Elsevier

NeuroImage

Volume 172, 15 May 2018, Pages 162-174
NeuroImage

Neural source dynamics of brain responses to continuous stimuli: Speech processing from acoustics to comprehension

https://doi.org/10.1016/j.neuroimage.2018.01.042Get rights and content

Abstract

Human experience often involves continuous sensory information that unfolds over time. This is true in particular for speech comprehension, where continuous acoustic signals are processed over seconds or even minutes. We show that brain responses to such continuous stimuli can be investigated in detail, for magnetoencephalography (MEG) data, by combining linear kernel estimation with minimum norm source localization.

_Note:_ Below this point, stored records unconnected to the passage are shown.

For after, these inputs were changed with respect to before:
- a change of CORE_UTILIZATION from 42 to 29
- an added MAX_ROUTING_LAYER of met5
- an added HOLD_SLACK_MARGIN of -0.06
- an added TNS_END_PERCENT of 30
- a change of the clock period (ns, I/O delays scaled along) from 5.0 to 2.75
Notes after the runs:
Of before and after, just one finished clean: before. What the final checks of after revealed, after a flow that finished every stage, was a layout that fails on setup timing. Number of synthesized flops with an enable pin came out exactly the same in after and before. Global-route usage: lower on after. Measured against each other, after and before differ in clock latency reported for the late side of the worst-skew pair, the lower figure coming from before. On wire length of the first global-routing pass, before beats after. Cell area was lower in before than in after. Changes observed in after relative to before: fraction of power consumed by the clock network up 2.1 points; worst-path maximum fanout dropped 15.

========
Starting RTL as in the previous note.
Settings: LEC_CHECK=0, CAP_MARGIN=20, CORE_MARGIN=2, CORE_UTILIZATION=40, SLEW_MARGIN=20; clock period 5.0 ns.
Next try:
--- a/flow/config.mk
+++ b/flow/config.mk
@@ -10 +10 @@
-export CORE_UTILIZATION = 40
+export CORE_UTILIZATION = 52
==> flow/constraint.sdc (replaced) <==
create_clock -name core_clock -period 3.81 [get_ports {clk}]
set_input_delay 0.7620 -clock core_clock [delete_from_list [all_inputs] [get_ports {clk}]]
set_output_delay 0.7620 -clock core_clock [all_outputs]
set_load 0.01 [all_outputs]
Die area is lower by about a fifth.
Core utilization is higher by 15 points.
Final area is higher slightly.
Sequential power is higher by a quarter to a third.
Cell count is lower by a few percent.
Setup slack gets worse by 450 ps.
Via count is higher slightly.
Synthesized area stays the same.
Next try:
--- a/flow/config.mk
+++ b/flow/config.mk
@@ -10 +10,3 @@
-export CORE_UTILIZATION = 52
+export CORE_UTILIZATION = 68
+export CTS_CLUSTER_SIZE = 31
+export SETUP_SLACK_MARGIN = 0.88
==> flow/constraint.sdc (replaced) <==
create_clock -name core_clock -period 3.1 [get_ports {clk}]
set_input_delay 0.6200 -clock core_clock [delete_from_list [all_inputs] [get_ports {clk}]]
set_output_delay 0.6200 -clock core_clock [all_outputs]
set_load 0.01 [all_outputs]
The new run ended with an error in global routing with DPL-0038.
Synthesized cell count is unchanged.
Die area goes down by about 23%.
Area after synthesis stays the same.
--- flow/design.v ---
module MN_Serials (
    input wire [2:0] mp0, mp1, mp2, mp3, mp4, mp5, mp6, mp7,
    output wire [2:0]  mn0, mn1, mn2, mn3, mn4, mn5, mn6, mn7
);
    wire [2:0] mp [0:7];
    reg [2:0] mn [0:7];
    assign mp[0] = mp0;
    assign mp[1] = mp1;
    assign mp[2] = mp2;
    assign mp[3] = mp3;
    assign mp[4] = mp4;
    assign mp[5] = mp5;
    assign mp[6] = mp6;
    assign mp[7] = mp7;
    assign mn0 = mn[0];
    assign mn1 = mn[1];
    assign mn2 = mn[2];
    assign mn3 = mn[3];
    assign mn4 = mn[4];
    assign mn5 = mn[5];
    assign mn6 = mn[6];
    assign mn7 = mn[7];
    integer i;
    always @(*) begin
        for (i=0; i<8; i=i+1) begin
            mn[i] = 3'd0;
        end
        for (i=0; i<8; i=i+1) begin
            mn[mp[i]] = i;
        end
    end
endmodule
Design rv32i_core, start of the top module:
module rv32i_core #(parameter XLEN=32, REG_COUNT=32)(
  input wire clk,
  input wire rst,
  input wire [31:0] instr,
  input wire [31:0] mem_rdata,
  output reg signed [31:0] pc,
  output wire [31:0] mem_addr,
  output wire [31:0] mem_wdata,
  output wire mem_we
);
Settings: LEC_CHECK=0, ABC_AREA=1, CAP_MARGIN=20, CELL_PAD_IN_SITES_DETAIL_PLACEMENT=0, CORE_MARGIN=2, CORE_UTILIZATION=70, CTS_CLUSTER_DIAMETER=345, CTS_CLUSTER_SIZE=65, MIN_ROUTING_LAYER=met1, PLACE_DENSITY=0.64, SETUP_SLACK_MARGIN=-0.4, SLEW_MARGIN=20, TNS_END_PERCENT=85; clock period 4.57 ns.
run.sh (not shown) runs the stock make flow with config.mk's settings and CLKGATE_MAP_FILE=.
The first run never finished: it broke off in global routing with GRT-0232.
Rerun with:
==> flow/config.mk (replaced) <==
export PLATFORM = sky130hd
export DESIGN_NAME = rv32i_core
export DESIGN_NICKNAME = rv32i_core
export VERILOG_FILES = /design/flow/design.v
export SDC_FILE = /design/flow/constraint.sdc
export NUM_CORES = 4
export LEC_CHECK = 0
export CAP_MARGIN = 20
export CORE_MARGIN = 4
export CORE_UTILIZATION = 40
export CTS_CLUSTER_SIZE = 95
export SLEW_MARGIN = 20
==> flow/constraint.sdc (replaced) <==
create_clock -name core_clock -period 9.0 [get_ports {clk}]
set_input_delay 1.8000 -clock core_clock [delete_from_list [all_inputs] [get_ports {clk}]]
set_output_delay 1.8000 -clock core_clock [all_outputs]
set_load 0.01 [all_outputs]
What happened: The new run passed the timing, DRC and antenna checks. Synthesized cell count is lower by 34%. Die size is higher by 71%. Synthesized area is lower by 3.5%.
Rerun with:
--- a/flow/config.mk
+++ b/flow/config.mk
@@ -9,3 +9,2 @@
-export CORE_MARGIN = 4
-export CORE_UTILIZATION = 40
-export CTS_CLUSTER_SIZE = 95
+export CORE_MARGIN = 2
+export CORE_UTILIZATION = 58
==> flow/constraint.sdc (replaced) <==
create_clock -name core_clock -period 6.19 [get_ports {clk}]
set_input_delay 1.2380 -clock core_clock [delete_from_list [all_inputs] [get_ports {clk}]]
set_output_delay 1.2380 -clock core_clock [all_outputs]
set_load 0.01 [all_outputs]
Result: This time the run ran to the end with violations: negative setup slack. Utilization increases by 24 points. Sequential power increases by well over a third. Count of clock-buffer cells in the layout decreases by 25. Non-clock buffer count increases by 384. Cell count decreases by a few percent. Wire length increases slightly. Via count increases by a little under a tenth. Die size decreases by a quarter to a third.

Previous research has shown that the requirement to average data over many trials can be overcome by modeling the brain response as a linear convolution of the stimulus and a kernel, or response function, and estimating a kernel that predicts the response from the stimulus. However, such analysis has been typically restricted to sensor space. Here we demonstrate that this analysis can also be performed in neural source space. We first computed distributed minimum norm current source estimates for continuous MEG recordings, and then computed response functions for the current estimate at each source element, using the boosting algorithm with cross-validation. Permutation tests can then assess the significance of individual predictor variables, as well as features of the corresponding spatio-temporal response functions. We demonstrate the viability of this technique by computing spatio-temporal response functions for speech stimuli, using predictor variables reflecting acoustic, lexical and semantic processing. Results indicate that processes related to comprehension of continuous speech can be differentiated anatomically as well as temporally: acoustic information engaged auditory cortex at short latencies, followed by responses over the central sulcus and inferior frontal gyrus, possibly related to somatosensory/motor cortex involvement in speech perception; lexical frequency was associated with a left-lateralized response in auditory cortex and subsequent bilateral frontal activity; and semantic composition was associated with bilateral temporal and frontal brain activity. We conclude that this technique can be used to study the neural processing of continuous stimuli in time and anatomical space with the millisecond temporal resolution of MEG. This suggests new avenues for analyzing neural processing of naturalistic stimuli, without the necessity of averaging over artificially short or truncated stimuli.

Introduction

In a natural environment, the brain frequently processes information in a continuous fashion. For example, when listening to continuous speech, information is extracted incrementally from an uninterrupted acoustic signal at multiple levels: phonetically relevant sound patterns are recognized and grouped into words, which in turn are integrated into phrases which are meaningful in the context of a larger discourse (e.g. Gaskell and Mirkovic, 2016). Contrary to this continuous mode of functioning, neuroimaging experiments typically isolate phenomena of interest with short, repetitive trials (for many examples, see e.g. Gazzaniga et al., 2009). While such research unquestionably leads to valuable results, the lack of naturalness of the stimuli is associated with uncertainty of how generalizable such results are to real world settings (see e.g. Brennan, 2016). Consequently, there is a need for complementary research with more naturalistic stimuli.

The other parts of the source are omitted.